▶ _Exercise instructions_: Gather, from the listing beneath this task, every line holding the string "gates".

-- -- --

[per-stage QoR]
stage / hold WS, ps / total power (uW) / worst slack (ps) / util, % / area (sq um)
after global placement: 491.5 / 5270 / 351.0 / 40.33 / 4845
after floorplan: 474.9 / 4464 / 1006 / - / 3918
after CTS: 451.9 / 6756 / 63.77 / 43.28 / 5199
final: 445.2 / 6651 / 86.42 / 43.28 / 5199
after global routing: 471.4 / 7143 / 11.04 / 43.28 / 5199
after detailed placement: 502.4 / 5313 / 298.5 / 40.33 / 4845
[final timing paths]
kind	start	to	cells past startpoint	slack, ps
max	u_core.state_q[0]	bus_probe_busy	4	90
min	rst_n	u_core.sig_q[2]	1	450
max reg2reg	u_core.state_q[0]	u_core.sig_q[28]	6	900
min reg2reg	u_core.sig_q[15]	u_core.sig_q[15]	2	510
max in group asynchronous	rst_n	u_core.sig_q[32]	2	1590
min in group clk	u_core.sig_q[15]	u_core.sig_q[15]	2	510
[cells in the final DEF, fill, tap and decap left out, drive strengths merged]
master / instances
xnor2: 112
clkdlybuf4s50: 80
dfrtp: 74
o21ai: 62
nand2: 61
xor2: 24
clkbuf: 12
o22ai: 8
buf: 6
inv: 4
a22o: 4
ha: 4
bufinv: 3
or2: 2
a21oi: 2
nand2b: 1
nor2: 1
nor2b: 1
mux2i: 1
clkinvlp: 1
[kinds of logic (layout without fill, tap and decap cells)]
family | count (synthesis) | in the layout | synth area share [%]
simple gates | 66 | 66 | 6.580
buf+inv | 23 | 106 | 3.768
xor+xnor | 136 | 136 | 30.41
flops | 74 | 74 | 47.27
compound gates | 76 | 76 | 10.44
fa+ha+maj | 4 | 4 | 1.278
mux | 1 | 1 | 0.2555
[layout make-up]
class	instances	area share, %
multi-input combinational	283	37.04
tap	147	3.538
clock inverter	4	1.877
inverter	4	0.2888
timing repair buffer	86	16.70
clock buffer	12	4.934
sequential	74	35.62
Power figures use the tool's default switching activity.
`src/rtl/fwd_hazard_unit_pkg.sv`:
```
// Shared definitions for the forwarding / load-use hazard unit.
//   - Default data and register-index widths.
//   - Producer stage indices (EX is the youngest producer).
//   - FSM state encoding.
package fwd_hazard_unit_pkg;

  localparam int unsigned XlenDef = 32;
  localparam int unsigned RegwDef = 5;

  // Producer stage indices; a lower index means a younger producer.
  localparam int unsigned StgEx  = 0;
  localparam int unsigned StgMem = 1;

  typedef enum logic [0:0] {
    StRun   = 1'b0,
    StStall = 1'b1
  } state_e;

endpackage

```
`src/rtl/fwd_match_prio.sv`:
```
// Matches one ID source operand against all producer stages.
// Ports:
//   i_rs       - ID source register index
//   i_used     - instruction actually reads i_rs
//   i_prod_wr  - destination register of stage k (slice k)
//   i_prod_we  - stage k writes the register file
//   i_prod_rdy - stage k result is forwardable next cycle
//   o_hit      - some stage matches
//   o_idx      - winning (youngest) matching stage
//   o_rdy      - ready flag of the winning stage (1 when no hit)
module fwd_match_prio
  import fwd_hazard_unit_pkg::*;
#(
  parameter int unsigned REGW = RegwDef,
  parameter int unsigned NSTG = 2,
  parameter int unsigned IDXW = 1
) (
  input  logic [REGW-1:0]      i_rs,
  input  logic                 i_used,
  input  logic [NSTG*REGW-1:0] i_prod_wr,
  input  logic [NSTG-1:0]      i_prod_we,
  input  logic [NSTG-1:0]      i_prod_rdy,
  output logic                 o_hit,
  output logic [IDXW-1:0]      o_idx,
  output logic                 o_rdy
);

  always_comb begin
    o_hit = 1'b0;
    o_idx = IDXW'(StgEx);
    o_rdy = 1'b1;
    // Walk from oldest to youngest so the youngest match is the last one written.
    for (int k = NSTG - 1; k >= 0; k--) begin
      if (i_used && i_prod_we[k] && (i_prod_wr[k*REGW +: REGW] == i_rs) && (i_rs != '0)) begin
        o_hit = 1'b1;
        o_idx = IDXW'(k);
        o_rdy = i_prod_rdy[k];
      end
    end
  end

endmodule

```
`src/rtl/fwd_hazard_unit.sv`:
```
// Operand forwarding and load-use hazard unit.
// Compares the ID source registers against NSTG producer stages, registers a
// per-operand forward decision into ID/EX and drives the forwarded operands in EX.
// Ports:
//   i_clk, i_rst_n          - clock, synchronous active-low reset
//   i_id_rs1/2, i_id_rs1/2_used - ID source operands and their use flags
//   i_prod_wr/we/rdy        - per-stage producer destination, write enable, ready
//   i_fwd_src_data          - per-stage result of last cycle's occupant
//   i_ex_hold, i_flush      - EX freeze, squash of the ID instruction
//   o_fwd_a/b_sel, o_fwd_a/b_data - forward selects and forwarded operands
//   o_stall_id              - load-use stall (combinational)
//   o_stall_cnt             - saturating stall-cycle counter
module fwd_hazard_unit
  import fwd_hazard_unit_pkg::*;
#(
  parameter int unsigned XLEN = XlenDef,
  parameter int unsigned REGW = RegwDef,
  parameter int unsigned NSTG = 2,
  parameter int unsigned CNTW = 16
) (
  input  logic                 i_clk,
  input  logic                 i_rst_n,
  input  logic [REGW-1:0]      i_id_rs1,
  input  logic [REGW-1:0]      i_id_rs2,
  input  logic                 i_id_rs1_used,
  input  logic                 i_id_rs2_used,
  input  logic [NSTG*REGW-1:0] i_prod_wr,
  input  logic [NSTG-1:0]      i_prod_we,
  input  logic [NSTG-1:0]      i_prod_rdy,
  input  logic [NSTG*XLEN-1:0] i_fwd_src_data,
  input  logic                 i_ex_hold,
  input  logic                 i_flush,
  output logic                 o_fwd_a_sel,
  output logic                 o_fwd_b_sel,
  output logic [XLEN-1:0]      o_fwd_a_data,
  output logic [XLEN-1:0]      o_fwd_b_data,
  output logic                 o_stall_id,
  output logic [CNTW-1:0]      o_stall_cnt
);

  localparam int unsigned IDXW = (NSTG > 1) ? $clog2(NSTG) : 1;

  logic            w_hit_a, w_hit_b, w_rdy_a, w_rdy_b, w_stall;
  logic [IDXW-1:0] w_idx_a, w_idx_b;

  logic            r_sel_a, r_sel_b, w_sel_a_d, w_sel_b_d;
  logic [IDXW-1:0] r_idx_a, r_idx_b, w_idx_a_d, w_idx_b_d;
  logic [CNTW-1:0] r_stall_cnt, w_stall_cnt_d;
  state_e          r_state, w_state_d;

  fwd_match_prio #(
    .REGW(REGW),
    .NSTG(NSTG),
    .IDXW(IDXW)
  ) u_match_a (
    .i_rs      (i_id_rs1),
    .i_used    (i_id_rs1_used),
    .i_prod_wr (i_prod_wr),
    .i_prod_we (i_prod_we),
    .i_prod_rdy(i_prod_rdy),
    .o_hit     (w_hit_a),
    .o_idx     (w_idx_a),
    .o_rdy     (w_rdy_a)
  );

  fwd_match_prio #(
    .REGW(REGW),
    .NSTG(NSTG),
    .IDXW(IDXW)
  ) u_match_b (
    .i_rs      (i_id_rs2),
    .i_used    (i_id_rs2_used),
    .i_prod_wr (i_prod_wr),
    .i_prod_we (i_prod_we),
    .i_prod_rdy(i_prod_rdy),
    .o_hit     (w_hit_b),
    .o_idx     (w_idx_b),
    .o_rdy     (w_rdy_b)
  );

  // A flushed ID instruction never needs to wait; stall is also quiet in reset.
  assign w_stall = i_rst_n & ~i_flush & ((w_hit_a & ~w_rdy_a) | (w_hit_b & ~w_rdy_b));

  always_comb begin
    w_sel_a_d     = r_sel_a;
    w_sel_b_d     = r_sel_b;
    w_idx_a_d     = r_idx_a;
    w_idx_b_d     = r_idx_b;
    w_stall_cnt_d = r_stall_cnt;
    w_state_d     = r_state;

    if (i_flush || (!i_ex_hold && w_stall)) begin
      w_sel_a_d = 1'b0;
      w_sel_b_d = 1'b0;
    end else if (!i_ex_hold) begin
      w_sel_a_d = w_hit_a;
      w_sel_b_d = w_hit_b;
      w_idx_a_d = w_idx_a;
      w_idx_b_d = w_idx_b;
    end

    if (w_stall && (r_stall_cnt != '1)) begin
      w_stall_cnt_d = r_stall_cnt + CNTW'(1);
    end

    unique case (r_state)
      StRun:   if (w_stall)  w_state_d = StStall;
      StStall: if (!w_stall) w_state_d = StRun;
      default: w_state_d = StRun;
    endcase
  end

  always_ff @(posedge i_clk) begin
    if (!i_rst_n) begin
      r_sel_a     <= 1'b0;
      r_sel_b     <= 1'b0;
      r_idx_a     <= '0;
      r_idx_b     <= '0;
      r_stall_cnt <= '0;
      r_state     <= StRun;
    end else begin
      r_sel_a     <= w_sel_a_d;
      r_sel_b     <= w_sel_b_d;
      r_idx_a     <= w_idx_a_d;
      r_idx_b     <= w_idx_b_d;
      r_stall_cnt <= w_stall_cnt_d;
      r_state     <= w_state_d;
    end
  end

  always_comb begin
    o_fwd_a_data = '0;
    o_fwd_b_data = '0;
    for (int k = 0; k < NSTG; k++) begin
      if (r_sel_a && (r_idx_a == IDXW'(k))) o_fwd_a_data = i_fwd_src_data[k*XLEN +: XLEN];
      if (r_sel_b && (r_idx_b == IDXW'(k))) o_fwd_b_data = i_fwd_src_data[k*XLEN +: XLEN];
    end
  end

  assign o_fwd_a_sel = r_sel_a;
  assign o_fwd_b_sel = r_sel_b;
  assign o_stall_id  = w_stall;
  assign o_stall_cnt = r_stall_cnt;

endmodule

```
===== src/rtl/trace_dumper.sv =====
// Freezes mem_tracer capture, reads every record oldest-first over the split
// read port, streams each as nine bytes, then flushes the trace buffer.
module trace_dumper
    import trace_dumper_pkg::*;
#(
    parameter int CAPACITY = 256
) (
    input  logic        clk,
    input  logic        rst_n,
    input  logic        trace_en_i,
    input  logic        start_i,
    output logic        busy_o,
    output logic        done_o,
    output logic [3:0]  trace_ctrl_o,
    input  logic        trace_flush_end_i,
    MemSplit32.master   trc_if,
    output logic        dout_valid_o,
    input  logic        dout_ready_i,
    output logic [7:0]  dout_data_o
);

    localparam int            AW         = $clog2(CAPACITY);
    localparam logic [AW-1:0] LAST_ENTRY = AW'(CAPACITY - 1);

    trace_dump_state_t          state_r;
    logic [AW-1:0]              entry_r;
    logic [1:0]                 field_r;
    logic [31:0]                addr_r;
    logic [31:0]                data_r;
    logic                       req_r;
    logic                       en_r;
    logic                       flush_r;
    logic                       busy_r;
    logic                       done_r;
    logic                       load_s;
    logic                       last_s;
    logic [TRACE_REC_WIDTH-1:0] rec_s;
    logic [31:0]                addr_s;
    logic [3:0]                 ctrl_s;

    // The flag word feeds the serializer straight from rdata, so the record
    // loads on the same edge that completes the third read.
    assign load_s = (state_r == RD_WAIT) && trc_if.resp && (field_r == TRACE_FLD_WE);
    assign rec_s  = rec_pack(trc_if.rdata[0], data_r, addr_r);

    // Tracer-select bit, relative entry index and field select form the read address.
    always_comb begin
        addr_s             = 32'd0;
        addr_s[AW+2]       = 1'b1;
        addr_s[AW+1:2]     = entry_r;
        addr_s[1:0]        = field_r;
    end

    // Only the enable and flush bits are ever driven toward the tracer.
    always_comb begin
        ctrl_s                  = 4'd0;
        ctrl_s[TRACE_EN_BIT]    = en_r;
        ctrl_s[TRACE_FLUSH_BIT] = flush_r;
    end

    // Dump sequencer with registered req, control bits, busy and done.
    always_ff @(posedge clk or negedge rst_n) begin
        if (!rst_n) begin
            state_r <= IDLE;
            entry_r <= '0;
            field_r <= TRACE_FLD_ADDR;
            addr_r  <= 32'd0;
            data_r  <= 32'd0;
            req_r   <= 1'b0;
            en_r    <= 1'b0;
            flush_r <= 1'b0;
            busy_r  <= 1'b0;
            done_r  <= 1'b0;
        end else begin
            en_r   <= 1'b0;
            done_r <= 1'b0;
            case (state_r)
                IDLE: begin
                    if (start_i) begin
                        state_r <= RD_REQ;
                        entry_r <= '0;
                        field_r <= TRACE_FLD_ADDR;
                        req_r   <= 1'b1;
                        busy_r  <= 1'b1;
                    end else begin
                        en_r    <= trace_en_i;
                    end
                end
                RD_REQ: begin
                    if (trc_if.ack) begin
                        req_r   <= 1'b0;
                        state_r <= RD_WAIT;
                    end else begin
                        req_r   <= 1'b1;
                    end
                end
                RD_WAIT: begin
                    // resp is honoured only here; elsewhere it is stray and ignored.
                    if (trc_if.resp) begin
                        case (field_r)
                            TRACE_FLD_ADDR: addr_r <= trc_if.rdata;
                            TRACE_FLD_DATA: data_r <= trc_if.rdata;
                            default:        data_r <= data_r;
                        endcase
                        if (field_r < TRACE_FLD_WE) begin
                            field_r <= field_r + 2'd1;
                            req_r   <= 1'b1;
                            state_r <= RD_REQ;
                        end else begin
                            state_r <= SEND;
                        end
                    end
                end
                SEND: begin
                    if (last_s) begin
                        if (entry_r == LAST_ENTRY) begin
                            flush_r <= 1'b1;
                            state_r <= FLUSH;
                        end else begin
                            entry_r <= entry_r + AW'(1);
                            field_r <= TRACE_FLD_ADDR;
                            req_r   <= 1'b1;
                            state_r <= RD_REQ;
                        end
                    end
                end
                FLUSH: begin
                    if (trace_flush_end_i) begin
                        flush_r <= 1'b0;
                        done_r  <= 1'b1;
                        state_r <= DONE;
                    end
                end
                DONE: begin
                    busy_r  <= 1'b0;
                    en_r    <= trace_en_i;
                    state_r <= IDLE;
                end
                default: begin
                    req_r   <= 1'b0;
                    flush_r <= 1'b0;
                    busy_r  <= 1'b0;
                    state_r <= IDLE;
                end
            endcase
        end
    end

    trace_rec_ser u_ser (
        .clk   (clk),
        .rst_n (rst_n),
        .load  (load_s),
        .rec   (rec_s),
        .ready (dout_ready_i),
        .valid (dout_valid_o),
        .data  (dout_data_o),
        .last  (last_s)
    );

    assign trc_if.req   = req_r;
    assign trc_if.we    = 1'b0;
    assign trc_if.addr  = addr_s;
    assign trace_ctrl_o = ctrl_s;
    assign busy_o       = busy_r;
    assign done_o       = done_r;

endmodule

-- -- --

▶ _Solution to this problem_:
simple gates | 66 | 66 | 6.580
compound gates | 76 | 76 | 10.44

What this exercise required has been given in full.